-------- Records shown --------
File: src/rtl/m_mem_ctrl.sv
// rtl/m_mem_ctrl.sv - MEM-stage memory controller with req/ack data-memory handshake
//
// Decodes the M-stage load/store, places store data on byte lanes, runs a
// registered req/ack handshake to a variable-latency data memory, extends
// load data, stalls the pipeline while an access is outstanding and raises a
// one-cycle bus error if the memory never answers.
//
// Optional feature macro: M_MEM_CTRL_ALIGN_EXC_EN
//   defined   - misaligned lh/lhu/sh/lw/sw raise M_exc_adel / M_exc_ades and
//               issue no request
//   undefined - exception outputs tied 0, low address bits forced to the
//               natural alignment of the access
//
// Ports:
//   clk, reset (sync, active low)
//   M_op, M_fuc, M_valid, M_addr, M_wdata   M-stage instruction and operands
//   dm_req, dm_we, dm_be, dm_addr, dm_wdata registered memory request
//   dm_ack, dm_rdata                        memory completion and read word
//   M_rdata                                 extended load result
//   M_stall, M_bus_err                      pipeline freeze, timeout pulse
//   M_Tnew, M_for_mux_op                    hazard-unit information
//   M_exc_adel, M_exc_ades                  alignment exceptions

module m_mem_ctrl #(
    parameter int ADDR_W  = 32,
    parameter int TIMEOUT = 16
) (
    input  logic              clk,
    input  logic              reset,
    input  logic [5:0]        M_op,
    input  logic [5:0]        M_fuc,
    input  logic              M_valid,
    input  logic [ADDR_W-1:0] M_addr,
    input  logic [31:0]       M_wdata,
    output logic              dm_req,
    output logic              dm_we,
    output logic [3:0]        dm_be,
    output logic [ADDR_W-1:0] dm_addr,
    output logic [31:0]       dm_wdata,
    input  logic              dm_ack,
    input  logic [31:0]       dm_rdata,
    output logic [31:0]       M_rdata,
    output logic              M_stall,
    output logic              M_bus_err,
    output logic [1:0]        M_Tnew,
    output logic [2:0]        M_for_mux_op,
    output logic              M_exc_adel,
    output logic              M_exc_ades
);

    localparam logic [5:0] OP_LB  = 6'b100000;
    localparam logic [5:0] OP_LH  = 6'b100001;
    localparam logic [5:0] OP_LW  = 6'b100011;
    localparam logic [5:0] OP_LBU = 6'b100100;
    localparam logic [5:0] OP_LHU = 6'b100101;
    localparam logic [5:0] OP_SB  = 6'b101000;
    localparam logic [5:0] OP_SH  = 6'b101001;
    localparam logic [5:0] OP_SW  = 6'b101011;
    localparam logic [5:0] OP_JAL = 6'b000011;

    localparam logic [7:0] TO_LAST = 8'(TIMEOUT - 1);

    typedef enum logic [1:0] {
        S_IDLE,
        S_WAIT,
        S_DONE
    } state_t;

    state_t state, next_state;

    // funct field is not needed for memory decode
    logic unused_fuc;
    assign unused_fuc = ^M_fuc;

    logic is_load, is_store, is_byte, is_half, is_word, is_signed;

    always_comb begin
        is_load   = 1'b0;
        is_store  = 1'b0;
        is_byte   = 1'b0;
        is_half   = 1'b0;
        is_word   = 1'b0;
        is_signed = 1'b0;
        case (M_op)
            OP_LB:  begin is_load  = 1'b1; is_byte = 1'b1; is_signed = 1'b1; end
            OP_LBU: begin is_load  = 1'b1; is_byte = 1'b1; end
            OP_LH:  begin is_load  = 1'b1; is_half = 1'b1; is_signed = 1'b1; end
            OP_LHU: begin is_load  = 1'b1; is_half = 1'b1; end
            OP_LW:  begin is_load  = 1'b1; is_word = 1'b1; end
            OP_SB:  begin is_store = 1'b1; is_byte = 1'b1; end
            OP_SH:  begin is_store = 1'b1; is_half = 1'b1; end
            OP_SW:  begin is_store = 1'b1; is_word = 1'b1; end
            default: ;
        endcase
    end

    assign M_Tnew       = is_load ? 2'b01 : 2'b00;
    assign M_for_mux_op = {1'b0, (M_op == OP_JAL), is_load};

    logic       misaligned;
    logic [1:0] a_lo;

`ifdef M_MEM_CTRL_ALIGN_EXC_EN
    assign misaligned = (is_half & M_addr[0]) | (is_word & (M_addr[1:0] != 2'b00));
    assign a_lo       = M_addr[1:0];
    assign M_exc_adel = M_valid & is_load  & misaligned;
    assign M_exc_ades = M_valid & is_store & misaligned;
`else
    // Misaligned accesses are silently rounded down to natural alignment.
    assign misaligned = 1'b0;
    assign a_lo       = is_word ? 2'b00 : (is_half ? {M_addr[1], 1'b0} : M_addr[1:0]);
    assign M_exc_adel = 1'b0;
    assign M_exc_ades = 1'b0;
`endif

    logic mem_op;
    assign mem_op = M_valid & (is_load | is_store) & ~misaligned;

    // Store lane placement; loads drive no byte enables.
    logic [3:0]  be_next;
    logic [31:0] wdata_next;

    always_comb begin
        be_next    = 4'b0000;
        wdata_next = M_wdata;
        if (is_byte) begin
            wdata_next = {4{M_wdata[7:0]}};
            be_next    = 4'b0001 << a_lo;
        end else if (is_half) begin
            wdata_next = {2{M_wdata[15:0]}};
            be_next    = a_lo[1] ? 4'b1100 : 4'b0011;
        end else if (is_word) begin
            be_next    = 4'b1111;
        end
        if (!is_store) begin
            be_next = 4'b0000;
        end
    end

    // Load shape captured at issue, used when the ack returns.
    logic       ld_byte, ld_half, ld_signed;
    logic [1:0] a_q;
    logic [7:0] cnt;

    logic [7:0]  byte_sel;
    logic [15:0] half_sel;
    logic [31:0] ld_ext;

    always_comb begin
        case (a_q)
            2'd0:    byte_sel = dm_rdata[7:0];
            2'd1:    byte_sel = dm_rdata[15:8];
            2'd2:    byte_sel = dm_rdata[23:16];
            default: byte_sel = dm_rdata[31:24];
        endcase
        half_sel = a_q[1] ? dm_rdata[31:16] : dm_rdata[15:0];
        if (ld_byte) begin
            ld_extend_byte: ld_ext = {{24{ld_signed & byte_sel[7]}}, byte_sel};
        end else if (ld_half) begin
            ld_ext = {{16{ld_signed & half_sel[15]}}, half_sel};
        end else begin
            ld_ext = dm_rdata;
        end
    end

    logic timeout_hit;
    assign timeout_hit = (cnt == TO_LAST);

    always_ff @(posedge clk) begin
        if (!reset) begin
            state <= S_IDLE;
        end else begin
            state <= next_state;
        end
    end

    always_comb begin
        next_state = state;
        M_stall    = 1'b0;
        case (state)
            S_IDLE: begin
                M_stall = mem_op;
                if (mem_op) begin
                    next_state = S_WAIT;
                end
            end
            S_WAIT: begin
                M_stall = 1'b1;
                if (dm_ack || timeout_hit) begin
                    next_state = S_DONE;
                end
            end
            S_DONE:  next_state = S_IDLE;
            default: next_state = S_IDLE;
        endcase
    end

    always_ff @(posedge clk) begin
        if (!reset) begin
            dm_req    <= 1'b0;
            dm_we     <= 1'b0;
            dm_be     <= 4'b0000;
            dm_addr   <= '0;
            dm_wdata  <= 32'h0;
            M_rdata   <= 32'h0;
            M_bus_err <= 1'b0;
            cnt       <= 8'h0;
            ld_byte   <= 1'b0;
            ld_half   <= 1'b0;
            ld_signed <= 1'b0;
            a_q       <= 2'b00;
        end else begin
            M_bus_err <= 1'b0;
            case (state)
                S_IDLE: begin
                    if (mem_op) begin
                        dm_req    <= 1'b1;
                        dm_we     <= is_store;
                        dm_be     <= be_next;
                        dm_addr   <= {M_addr[ADDR_W-1:2], 2'b00};
                        dm_wdata  <= wdata_next;
                        ld_byte   <= is_byte;
                        ld_half   <= is_half;
                        ld_signed <= is_signed;
                        a_q       <= a_lo;
                        cnt       <= 8'h0;
                    end
                end
                S_WAIT: begin
                    // ack has priority over a timeout in the same cycle
                    if (dm_ack) begin
                        M_rdata <= ld_ext;
                        dm_req  <= 1'b0;
                        cnt     <= 8'h0;
                    end else if (timeout_hit) begin
                        dm_req    <= 1'b0;
                        M_bus_err <= 1'b1;
                        M_rdata   <= 32'h0;
                        cnt       <= 8'h0;
                    end else begin
                        cnt <= cnt + 8'd1;
                    end
                end
                default: ;
            endcase
        end
    end

endmodule

File: config.mk
export PLATFORM = sky130hd
export DESIGN_NAME = m_mem_ctrl
export DESIGN_NICKNAME = d
export VERILOG_FILES = /design/src/rtl/m_mem_ctrl.sv
export SDC_FILE = /design/constraint.sdc
export NUM_CORES = 1
export LEC_CHECK = 0
export CORE_AREA = 5 5 131 133
export DETAILED_ROUTE_END_ITERATION = 12
export DIE_AREA = 0 0 136 138
export PLACE_DENSITY = 0.66
export SYNTH_ARGS = -nofsm -noshare
export SYNTH_HDL_FRONTEND = slang
export SYNTH_SLANG_ARGS = --single-unit
File: constraint.sdc
create_clock -name clk -period 2.89 [get_ports clk]
set_input_delay 0.7225 -clock clk [delete_from_list [all_inputs] [get_ports clk]]
set_output_delay 0.7225 -clock clk [all_outputs]
set_load 0.02 [all_outputs]
==> out/results.ini <==
[sta]
finalSetupViolations = 0
unrepaired_setup_endpoints_after_global_routing = false
tightestPinTransition_ns = 1.10
maximum_clock_frequency_mhz = 365
fin_crit_sh_pct = 94.9
fin_setup_tns_ns = 0
finalClockSkew_ns = 0.00933
finalWorstPathRequiredPeriod_ns = 2.74
final_setup_margin_ns = 0.149
timing.max_slew.rel_slack_pct = 26.6
slew_viols_final = 0
timing_hold_violations_final = 0

[detailed_routing]
detailroute.via_count = 5147
wl_per_cell_um = 16.9
drt_pre_antenna_iters = 5
detail_route.iter0.violations = 318
detail_route.wirelength_um = 17100
drc_errors = 0
ant_nets = 0
via_per_inst = 5.07

[critical_path]
timing_worst_setup_path_type = primary input to primary output
critPathBufInv = 2
r2r_setup_slack_ns = 0.88
path_cells = clkdlybuf4s50_1 -> nand2b_1 -> nand4_1 -> nand2_1 -> clkdlybuf4s15_1
timing.critical_path.slowest_stage_cell = clkdlybuf4s50_1
critical_path.top_delay_family = buffers and inverters
worst_path_max_fanout = 5
critical_path.max_stage_delay_ns = 0.58
arrival_ns = 2.02
critical_path.endpoint_type = primary output
cp.required_ns = 2.17
critPathLaunchType = primary input

[finish]
final_core_util_pct = 52.2
areaGrowthSynthToFinish_pct = 55.2
design.final.nets = 900
n_antenna_cell = 0
fraction_of_layout_cells_with_a_size_suffix_above_1_pct = 10.1
fin_cells = 1015
num-fill-cells = 1449

[clock_network]
cts_made_buffers = 17
cts_tree = built
clkLatencyLatePin_ns = 0.41
cts_num_sinks = 116
htree_num_levels = 4
clk_pin_slew_worst_paths_ns = 0.05
clock_tree.buffer_depth = 2
cts_post_setup_buffers_inserted = 0
cts-root-buf = clkbuf_16

[placed_design]
routabilityCongestion = 0.851
detailedPlace.worstSlack_ns = -0.339
port-buffer-count = 210
dpl.hpwl_um = 12700
placed_cells_incl_taps = 984

[synth]
yosys.area_share.adder_pct = 0.237
synth_top_area_share_pct = 44.0
synth-xor-area-share_pct = 0.166
synth-compound-area-share_pct = 23.0
synthFlopType = dfxtp_1
ys_warn_count = 0
synth.cells.most_frequent = 116 x dfxtp_1, 112 x nand2_1, 41 x a21boi_0, 39 x o21ai_0, 33 x mux2i_1
synth_top_family_by_area = compound AO/OA/AOI/OAI gates
syn_area_um2 = 5280
most_common_cell_in_the_synthesized_netlist = dfxtp_1
syn_area_per_cell_um2 = 9.09
share_of_the_yosys_chip_area_belonging_to_registers_pct = 44.0
synth-edff-count = 0
post_synthesis_mux_area_share_pct = 9.88
synthesis.instances = 581
synth_simple_gate_area_share_pct = 16.9
ff_latch_count_synth = 116
netlist-cell-type-count = 57
async_flop_share_pct = 0
synth.area.top_cells = dfxtp_1 44%, nand2_1 8.0%, mux2i_1 6.3%
synth_area_leader_cell = dfxtp_1

[grt]
grt_start_max_net_pins = 82
overflow = 0
antenna_found_initial = 0
grt_pass1_vias = 5207
grt_first_pass_wirelength_um = 27400
grt_usage_pct = 18.1

[die]
floorplan.die_area_um2 = 18800
start_util_pct = 33.6
core_area_um2 = 15700
floorplan.die.height_um = 138
rows = 46
design.portCount = 223
chipWidth_um = 136

[pwr]
total_power_mw = 4.37
ir_worst_vdd_v = 0.000386
p_leak_nw = 3.19
power.density_cell_area_nw_per_um2 = 533

[job]
max_cap_viol_count = 0

[status]
outcome = complete, no violations

[worst_hold_path]
hold_class = register to register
--------
Problem description: From the start of the data to the line that holds "localparam logic [5:0] OP_LW", retype each line exactly, with both ends included.

Solution for this problem:
File: src/rtl/m_mem_ctrl.sv
// rtl/m_mem_ctrl.sv - MEM-stage memory controller with req/ack data-memory handshake
//
// Decodes the M-stage load/store, places store data on byte lanes, runs a
// registered req/ack handshake to a variable-latency data memory, extends
// load data, stalls the pipeline while an access is outstanding and raises a
// one-cycle bus error if the memory never answers.
//
// Optional feature macro: M_MEM_CTRL_ALIGN_EXC_EN
//   defined   - misaligned lh/lhu/sh/lw/sw raise M_exc_adel / M_exc_ades and
//               issue no request
//   undefined - exception outputs tied 0, low address bits forced to the
//               natural alignment of the access
//
// Ports:
//   clk, reset (sync, active low)
//   M_op, M_fuc, M_valid, M_addr, M_wdata   M-stage instruction and operands
//   dm_req, dm_we, dm_be, dm_addr, dm_wdata registered memory request
//   dm_ack, dm_rdata                        memory completion and read word
//   M_rdata                                 extended load result
//   M_stall, M_bus_err                      pipeline freeze, timeout pulse
//   M_Tnew, M_for_mux_op                    hazard-unit information
//   M_exc_adel, M_exc_ades                  alignment exceptions

module m_mem_ctrl #(
    parameter int ADDR_W  = 32,
    parameter int TIMEOUT = 16
) (
    input  logic              clk,
    input  logic              reset,
    input  logic [5:0]        M_op,
    input  logic [5:0]        M_fuc,
    input  logic              M_valid,
    input  logic [ADDR_W-1:0] M_addr,
    input  logic [31:0]       M_wdata,
    output logic              dm_req,
    output logic              dm_we,
    output logic [3:0]        dm_be,
    output logic [ADDR_W-1:0] dm_addr,
    output logic [31:0]       dm_wdata,
    input  logic              dm_ack,
    input  logic [31:0]       dm_rdata,
    output logic [31:0]       M_rdata,
    output logic              M_stall,
    output logic              M_bus_err,
    output logic [1:0]        M_Tnew,
    output logic [2:0]        M_for_mux_op,
    output logic              M_exc_adel,
    output logic              M_exc_ades
);

    localparam logic [5:0] OP_LB  = 6'b100000;
    localparam logic [5:0] OP_LH  = 6'b100001;
    localparam logic [5:0] OP_LW  = 6'b100011;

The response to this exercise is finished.